Lessons Learned

Standing in the Settled Dust: Processing Tryout Emotions

Phew. My least favorite time of year is over.

The evaluations are done, the teams are named, and although it was not a painless process in our house this year, it was a time for significant growth for all of us.

Last week, as though perfectly timed with my personal journey, I attended a presentation by life coach Dr. Jean Davidson.
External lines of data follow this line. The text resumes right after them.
### src/shared/plcr_pkg.sv
package plcr_pkg;
  // register indices as seen by the management side (byte address = index * 4)
  localparam logic [4:0]  IDX_GOOD_CRC   = 5'h12;  // on extended page one
  localparam logic [4:0]  IDX_BEHAVIOR   = 5'h1E;  // main page
  localparam logic [4:0]  IDX_PAGE_SEL   = 5'h1F;  // always reachable
  localparam logic [4:0]  IDX_PAGED_LO   = 5'h10;  // first paged index
  // block-local registers beyond the management map
  localparam logic [7:0]  ADDR_IRQ_STAT  = 8'h80;
  localparam logic [7:0]  ADDR_IRQ_MASK  = 8'h84;
  localparam logic [7:0]  ADDR_SOFT_RST  = 8'h88;
  // page codes
  localparam logic [15:0] PAGE_MAIN      = 16'h0000;
  localparam logic [15:0] PAGE_EXT1      = 16'h0001;
  localparam logic [15:0] PAGE_EXT2      = 16'h0002;
  localparam logic [15:0] PAGE_EXT3      = 16'h0003;
  localparam logic [15:0] PAGE_EXT4      = 16'h0004;
  localparam logic [15:0] PAGE_GPIO      = 16'h0010;
  // behaviour register fields
  localparam int          BIT_PULSE_EN   = 12;
  localparam int          BIT_RATE_LO    = 10;
  localparam int          BIT_SEL_LO     = 5;
  localparam logic [15:0] BEH_WMASK      = 16'hDDE3;  // writable bits
  localparam logic [15:0] BEH_RESET      = 16'h0400;  // rate field = 01
  // counter register fields
  localparam int          BIT_SINCE_READ = 15;
  localparam logic [13:0] CRC_MODULUS_M1 = 14'h270F;  // 9,999
  // timing
  localparam int          CLK_HZ         = 125_000_000;
  localparam int          PULSE_HZ       = 5_000;
  localparam int          PULSE_CYC      = CLK_HZ / PULSE_HZ;
  localparam int          STRETCH_MS_MAX = 400;        // rate 00
  localparam int          BLINK_HALF_MS  = 200;        // 2.5 Hz half period
  localparam logic [1:0]  AXI_OKAY       = 2'b00;
  localparam logic [1:0]  AXI_SLVERR     = 2'b10;
  // bus slave states
  typedef enum logic [2:0] {
    PLCR_IDLE = 3'b001,
    PLCR_WRSP = 3'b010,
    PLCR_RRSP = 3'b100
  } plcr_bus_state_t;
endpackage

### src/design/plcr_indicator.sv
`timescale 1ns/100ps
// one indicator output: blink or pulse-stretch, then optional pulsing
module plcr_indicator #(
  parameter int STRETCH_W = 26
) (
  // clock and reset
  input  wire logic                 mclk,
  input  wire logic                 resetn,
  input  wire logic                 clk_en,
  // shared timing
  input  wire logic                 blink_phase,
  input  wire logic [STRETCH_W-1:0] stretch_cyc,
  input  wire logic                 pulse_on,
  input  wire logic                 pulsing_en,
  // per indicator
  input  wire logic                 stretch_sel,
  input  wire logic                 steady_in,
  input  wire logic                 event_in,
  output logic                      ind_out
);
  logic [STRETCH_W-1:0] hold_q;  // remaining stretch cycles
  logic                 shown;

  // each event reloads the full stretch time, so bursts keep it lit
  always_ff @(posedge mclk or negedge resetn) begin
    if (!resetn) begin
      hold_q <= '0;
    end else if (clk_en) begin
      if (event_in) begin
        hold_q <= stretch_cyc;
      end else if (hold_q != '0) begin
        hold_q <= hold_q - 1'b1;
      end
    end
  end

  // stretch shows held activity, blink gates activity with the blink phase
  always_comb begin
    if (stretch_sel) begin
      shown = steady_in | event_in | (hold_q != '0);
    end else begin
      shown = steady_in | (event_in & blink_phase);
    end
  end

  // registered output; pulsing chops an active output at the pulse rate
  always_ff @(posedge mclk or negedge resetn) begin
    if (!resetn) begin
      ind_out <= 1'b0;
    end else if (clk_en) begin
      ind_out <= shown & (~pulsing_en | pulse_on);
    end
  end
endmodule

### src/design/plcr_regs.sv
// Register access over AXI4-Lite is this design's own decision.
`timescale 1ns/100ps
module plcr_regs
  import plcr_pkg::*;
#(
  parameter int          CLK_FREQ_HZ = CLK_HZ,
  parameter int          DUTY_W      = 8,
  parameter logic [1:0]  PORT_INDEX  = 2'h0
) (
  // clock, enable and reset
  input  wire logic        mclk,
  input  wire logic        resetn,
  input  wire logic        clk_en,
  // axi4-lite write address
  input  wire logic [7:0]  s_axi_awaddr,
  input  wire logic        s_axi_awvalid,
  output logic             s_axi_awready,
  // axi4-lite write data
  input  wire logic [31:0] s_axi_wdata,
  input  wire logic [3:0]  s_axi_wstrb,
  input  wire logic        s_axi_wvalid,
  output logic             s_axi_wready,
  // axi4-lite write response
  output logic [1:0]       s_axi_bresp,
  output logic             s_axi_bvalid,
  input  wire logic        s_axi_bready,
  // axi4-lite read address
  input  wire logic [7:0]  s_axi_araddr,
  input  wire logic        s_axi_arvalid,
  output logic             s_axi_arready,
  // axi4-lite read data
  output logic [31:0]      s_axi_rdata,
  output logic [1:0]       s_axi_rresp,
  output logic             s_axi_rvalid,
  input  wire logic        s_axi_rready,
  // rate field from port zero's copy
  input  wire logic [1:0]  port_zero_rate,
  output logic [1:0]       rate_field,
  // link state and events
  input  wire logic        good_crc_pkt,
  input  wire logic        link_up,
  input  wire logic        full_duplex,
  input  wire logic [3:0]  ind_activity,
  input  wire logic        collision,
  input  wire logic [1:0]  ind_steady_23,
  input  wire logic [DUTY_W-1:0] pulse_duty,
  // indicator outputs and interrupt
  output logic [3:0]       indicator,
  output logic             irq
);
  localparam int STRETCH_W = $clog2(CLK_FREQ_HZ / 1000 * STRETCH_MS_MAX + 1);
  localparam int PULSE_C   = CLK_FREQ_HZ / PULSE_HZ;
  localparam int PULSE_W   = $clog2(PULSE_C);
  localparam int BLINK_C   = CLK_FREQ_HZ / 1000 * BLINK_HALF_MS;

  // refuse settings that the counters cannot serve; the duty field must fit
  // the pulse counter, or the duty shift goes negative and pulsing blanks
  // every indicator
  if (CLK_FREQ_HZ < 2 * PULSE_HZ || DUTY_W > PULSE_W) begin : g_bad_cfg
    $error("plcr_regs: clock too slow for indicator timing");
  end

  plcr_bus_state_t  st_q;          // bus slave state
  logic [7:0]       awaddr_q;      // latched write address
  logic             aw_have_q;     // write address held
  logic [31:0]      wdata_q;       // latched write data
  logic [3:0]       wstrb_q;
  logic             w_have_q;      // write data held
  logic [15:0]      page_q;        // page select
  logic [15:0]      beh_q;         // indicator behaviour
  logic [13:0]      crc_cnt_q;     // good packet count
  logic             since_q;       // packet since last read
  logic [1:0]       irq_stat_q;    // sticky events: 0 packet, 1 wrap
  logic [1:0]       irq_mask_q;
  logic             soft_rst_q;    // one-cycle soft reset pulse
  logic             do_write;
  logic             do_read;
  logic             rd_crc;        // read hits the counter
  logic             rd_stat;       // read hits irq status
  logic             crc_wrap;
  logic [15:0]      wr16;
  logic [15:0]      rd_val;
  logic             rd_ok;

  // decode a byte address into a management target on the current page
  // 0 none, 1 page sel, 2 behaviour, 3 good-crc, 4 other main/standard
  function automatic logic [2:0] decode(input logic [7:0] a, input logic [15:0] pg);
    logic [4:0] idx;
    idx = a[6:2];
    decode = 3'h0;
    if (a[7] || a[1:0] != 2'b00) begin
      decode = 3'h0;
    end else if (idx == IDX_PAGE_SEL) begin
      decode = 3'h1;
    end else if (pg == PAGE_GPIO) begin
      decode = 3'h0;
    end else if (idx < IDX_PAGED_LO) begin
      decode = 3'h4;
    end else if (pg == PAGE_MAIN) begin
      decode = (idx == IDX_BEHAVIOR) ? 3'h2 : 3'h4;
    end else if (pg == PAGE_EXT1) begin
      decode = (idx == IDX_GOOD_CRC) ? 3'h3 : 3'h0;
    end else begin
      decode = 3'h0;
    end
  endfunction

  assign s_axi_awready = (st_q == PLCR_IDLE) && !aw_have_q;
  assign s_axi_wready  = (st_q == PLCR_IDLE) && !w_have_q;
  assign s_axi_arready = (st_q == PLCR_IDLE) && !aw_have_q && !w_have_q;
  assign do_write      = clk_en && (st_q == PLCR_IDLE) && aw_have_q && w_have_q;
  assign do_read       = clk_en && s_axi_arready && s_axi_arvalid;
  assign wr16          = wdata_q[15:0];
  assign rd_crc        = do_read && decode(s_axi_araddr, page_q) == 3'h3;
  assign rd_stat       = do_read && s_axi_araddr == ADDR_IRQ_STAT;
  assign crc_wrap      = good_crc_pkt && crc_cnt_q == CRC_MODULUS_M1;
  assign rate_field    = beh_q[BIT_RATE_LO +: 2];

  // address and data are captured independently, in either order
  always_ff @(posedge mclk or negedge resetn) begin
    if (!resetn) begin
      awaddr_q  <= 8'h00;
      aw_have_q <= 1'b0;
      wdata_q   <= 32'h0000_0000;
      wstrb_q   <= 4'h0;
      w_have_q  <= 1'b0;
    end else if (clk_en) begin
      if (s_axi_awvalid && s_axi_awready) begin
        awaddr_q  <= s_axi_awaddr;
        aw_have_q <= 1'b1;
      end else if (do_write) begin
        aw_have_q <= 1'b0;
      end
      if (s_axi_wvalid && s_axi_wready) begin
        wdata_q  <= s_axi_wdata;
        wstrb_q  <= s_axi_wstrb;
        w_have_q <= 1'b1;
      end else if (do_write) begin
        w_have_q <= 1'b0;
      end
    end
  end

  // response state machine; a held write beats a read arriving in the same cycle, writes wait while one is open
  always_ff @(posedge mclk or negedge resetn) begin
    if (!resetn) begin
      st_q         <= PLCR_IDLE;
      s_axi_bvalid <= 1'b0;
      s_axi_bresp  <= AXI_OKAY;
      s_axi_rvalid <= 1'b0;
      s_axi_rresp  <= AXI_OKAY;
      s_axi_rdata  <= 32'h0000_0000;
    end else if (clk_en) begin
      case (st_q)
        PLCR_IDLE: begin
          if (do_write) begin
            st_q         <= PLCR_WRSP;
            s_axi_bvalid <= 1'b1;
            s_axi_bresp  <= (decode(awaddr_q, page_q) != 3'h0 || awaddr_q >= ADDR_IRQ_STAT
                             && awaddr_q <= ADDR_SOFT_RST) ? AXI_OKAY : AXI_SLVERR;
          end else if (do_read) begin
            st_q         <= PLCR_RRSP;
            s_axi_rvalid <= 1'b1;
            s_axi_rresp  <= rd_ok ? AXI_OKAY : AXI_SLVERR;
            s_axi_rdata  <= {16'h0000, rd_val};
          end
        end
        PLCR_WRSP: begin
          if (s_axi_bready) begin
            st_q         <= PLCR_IDLE;
            s_axi_bvalid <= 1'b0;
          end
        end
        PLCR_RRSP: begin
          if (s_axi_rready) begin
            st_q         <= PLCR_IDLE;
            s_axi_rvalid <= 1'b0;
          end
        end
        default: begin
          st_q <= PLCR_IDLE;
        end
      endcase
    end
  end

  // read mux; unused standard registers read as zero
  always_comb begin
    rd_val = 16'h0000;
    rd_ok  = 1'b1;
    if (s_axi_araddr == ADDR_IRQ_STAT) begin
      rd_val = {14'h0000, irq_stat_q};
    end else if (s_axi_araddr == ADDR_IRQ_MASK) begin
      rd_val = {14'h0000, irq_mask_q};
    end else if (s_axi_araddr == ADDR_SOFT_RST) begin
      rd_val = 16'h0000;
    end else begin
      case (decode(s_axi_araddr, page_q))
        3'h1:    rd_val = page_q;
        3'h2:    rd_val = beh_q;
        3'h3:    rd_val = {since_q, 1'b0, crc_cnt_q};
        3'h4:    rd_val = 16'h0000;
        default: rd_ok  = 1'b0;
      endcase
    end
  end

  // page select; soft reset returns to the main space
  always_ff @(posedge mclk or negedge resetn) begin
    if (!resetn) begin
      page_q <= PAGE_MAIN;
    end else if (clk_en) begin
      if (soft_rst_q) begin
        page_q <= PAGE_MAIN;
      end else if (do_write && decode(awaddr_q, page_q) == 3'h1 && wstrb_q[1:0] == 2'b11) begin
        page_q <= wr16;
      end
    end
  end

  // behaviour bits are sticky: only the hardware reset restores them
  always_ff @(posedge mclk or negedge resetn) begin
    if (!resetn) begin
      beh_q <= BEH_RESET;
    end else if (clk_en && do_write && decode(awaddr_q, page_q) == 3'h2) begin
      beh_q <= (beh_q & ~BEH_WMASK) | (wr16 & BEH_WMASK);
    end
  end

  // counter: a packet arriving on the clearing read is counted as the new first
  always_ff @(posedge mclk or negedge resetn) begin
    if (!resetn) begin
      crc_cnt_q <= 14'h0000;
      since_q   <= 1'b0;
    end else if (clk_en) begin
      if (good_crc_pkt) begin
        since_q <= 1'b1;
      end else if (rd_crc) begin
        since_q <= 1'b0;
      end
      if (rd_crc) begin
        crc_cnt_q <= good_crc_pkt ? 14'h0001 : 14'h0000;
      end else if (good_crc_pkt) begin
        crc_cnt_q <= crc_wrap ? 14'h0000 : crc_cnt_q + 14'h0001;
      end
    end
  end

  // interrupt status, mask and soft reset; a new event beats the read clear
  always_ff @(posedge mclk or negedge resetn) begin
    if (!resetn) begin
      irq_stat_q <= 2'b00;
      irq_mask_q <= 2'b00;
      soft_rst_q <= 1'b0;
    end else if (clk_en) begin
      irq_stat_q <= (rd_stat ? 2'b00 : irq_stat_q) | {crc_wrap, good_crc_pkt};
      soft_rst_q <= do_write && awaddr_q == ADDR_SOFT_RST && wdata_q[0];
      if (do_write && awaddr_q == ADDR_IRQ_MASK) begin
        irq_mask_q <= wdata_q[1:0];
      end
    end
  end

  assign irq = |(irq_stat_q & irq_mask_q);

  // shared timing: port zero's own field, otherwise the field fed from port zero
  logic [1:0]           rate_used;
  logic [STRETCH_W-1:0] stretch_cyc;
  logic [31:0]          blink_lim;
  logic [31:0]          blink_q;
  logic                 blink_phase_q;
  logic [PULSE_W-1:0]   pulse_q;
  assign rate_used   = (PORT_INDEX == 2'h0) ? rate_field : port_zero_rate;
  assign stretch_cyc = STRETCH_W'((CLK_FREQ_HZ / 1000 * STRETCH_MS_MAX) >> rate_used);
  assign blink_lim   = 32'(BLINK_C) >> rate_used;

  // blink phase toggles every half period; pulse counter runs at 5 kHz
  always_ff @(posedge mclk or negedge resetn) begin
    if (!resetn) begin
      blink_q       <= 32'h0000_0000;
      blink_phase_q <= 1'b0;
      pulse_q       <= '0;
    end else if (clk_en) begin
      if (blink_q + 32'h0000_0001 >= blink_lim) begin
        blink_q       <= 32'h0000_0000;
        blink_phase_q <= ~blink_phase_q;
      end else begin
        blink_q <= blink_q + 32'h0000_0001;
      end
      pulse_q <= (pulse_q == PULSE_W'(PULSE_C - 1)) ? '0 : pulse_q + 1'b1;
    end
  end

  // combine: indicator zero link/activity, indicator one duplex/collision
  logic [3:0] steady;
  logic [3:0] events;
  always_comb begin
    steady = {ind_steady_23, full_duplex, link_up};
    events = ind_activity;
    events[0] = ind_activity[0] & link_up & ~beh_q[0];
    events[1] = (ind_activity[1] | collision) & ~beh_q[1];
  end

  genvar gi;
  generate
    for (gi = 0; gi < 4; gi++) begin : g_ind
      plcr_indicator #(
        .STRETCH_W (STRETCH_W)
      ) u_ind (
        .mclk        (mclk),
        .resetn      (resetn),
        .clk_en      (clk_en),
        .blink_phase (blink_phase_q),
        .stretch_cyc (stretch_cyc),
        .pulse_on    (pulse_q < PULSE_W'(pulse_duty) << (PULSE_W - DUTY_W)),
        .pulsing_en  (beh_q[BIT_PULSE_EN]),
        .stretch_sel (beh_q[BIT_SEL_LO + gi]),
        .steady_in   (steady[gi]),
        .event_in    (events[gi]),
        .ind_out     (indicator[gi])
      );
    end
  endgenerate
endmodule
She offered a number of intriguing nuggets of information, but one important idea she offered is the assertion that people in our western culture are reluctant to stay in emotion long enough to actually process through it.

It is an idea I have entertained before.  As I observe relatively normal people transform into crazy people on the sideline of youth sporting events, I often wonder what emotional baggage they might be trying to unpack.

It got me thinking about how evaluations, and the categorization of kids, plays a part in the craziness.

Our oldest got through his tryouts first, and while still reeling from the emotional fallout of the decisions that were made, our middle daughter started her run through the evaluation guantlet. I was pretty emotionally spent at that point, and had a rather strange perspective as I watched the girls and their parents tighten around anxiety with the tryouts. Girls had migraines, parents were visibly nervous, nausea ran rampant, and flushed faces of people I enjoy spoke frustrated lines about the performance of their 9 or 10-year-old daughters.

It is the way of youth sports. When labels are involved,  people become crazed.

It matters that you can say your kid is on an A team. Players identify themselves with the label they are given, and too often it becomes a stamp that ends a child’s willingness to pursue potential.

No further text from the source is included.